BlueFlyer From Northern Mariana Islands, joined Jan 2006, 4291 posts, RR: 3
Reply 11, posted (8 years 7 months 1 week 2 days 12 hours ago) and read 1905 times:
Sadly, the world has become far less uniform than it used to be for bereavement fares and every airline has their own policy. Some carriers have a set fare, which may or may not be the cheapest fare available at the time of your call (happened to me on AA), other carriers will make you pay the lowest available fare at the time of your call and, after having verified your documentation, reimburse you the difference between what you paid and the lowest published fare sold for that flight, even if it was not available at the time of your call (due to limited capacity, advance purchase requirement or Saturday night stayover). Finally, other carriers will grant you a discount off the lowest fare you qualify for (eg: CO will give you between 5% and 10% off depending on how much your ticket costs).

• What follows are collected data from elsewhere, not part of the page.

===== config.mk =====
export PLATFORM = sky130hd
export DESIGN_NAME = hazard_ctrl
export DESIGN_NICKNAME = d
export VERILOG_FILES = /design/src/rtl/hazard_ctrl.sv
export SDC_FILE = /design/constraint.sdc
export NUM_CORES = 1
export LEC_CHECK = 0
export ABC_CLOCK_PERIOD_IN_PS = 3300
export CAP_MARGIN = 20
export CORE_ASPECT_RATIO = 0.8
export CORE_UTILIZATION = 25
export DETAILED_ROUTE_END_ITERATION = 10
export PLACE_DENSITY_LB_ADDON = 0.08
export SLEW_MARGIN = 30
export SYNTH_ARGS = -nofsm -noshare
export SYNTH_HDL_FRONTEND = slang
export SYNTH_SLANG_ARGS = --single-unit
export TNS_END_PERCENT = 30

===== constraint.sdc =====
create_clock -name clk -period 3.3 [get_ports clk]
set_input_delay 0.66 -clock clk [delete_from_list [all_inputs] [get_ports clk]]
set_output_delay 0.66 -clock clk [all_outputs]
set_load 0.05 [all_outputs]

Bottom line is, you need to shop for the best deal as if you were buying a "regular" ticket, and then shop around for a bereavement fare.
Have a look at CO's policy on bereavement fares, if for no other purpose than to have an idea of how it works. Sorry, great aunts do not qualify as far as CO is concerned (again, each carrier has their own policy, I think LH has the most generous policy, requiring only a "close family link")
Poetic Justice: New England cheaters buried in snow
Chase From United States of America, joined Nov 2005, 1054 posts, RR: 0
Reply 12, posted (8 years 7 months 1 week 2 days 10 hours ago) and read 1856 times:
My grandfather died in November. I called AA and UA to check on bereavement fares (IND-IAH), and they were something like "2/3 of the maximum coach price". So it could conceivably be a good deal if the flight is full.
But, I ended up saving much more money (i.e. paying 2 hundred and something instead of over $600) by just looking on Orbitz and WN's site for nearby airports. I tried every possible combination of IND, CVG, SDF, MDW, STL, DAY, or CMH to HOU, IAH, AUS, SAT, or DFW. The cheapest ended up being a nonstop CVG-IAH on CO Express.
Lastly, remember that WN goes to DEN now, and of course goes to BHM.
My condolences, and best of luck getting out there cheaply.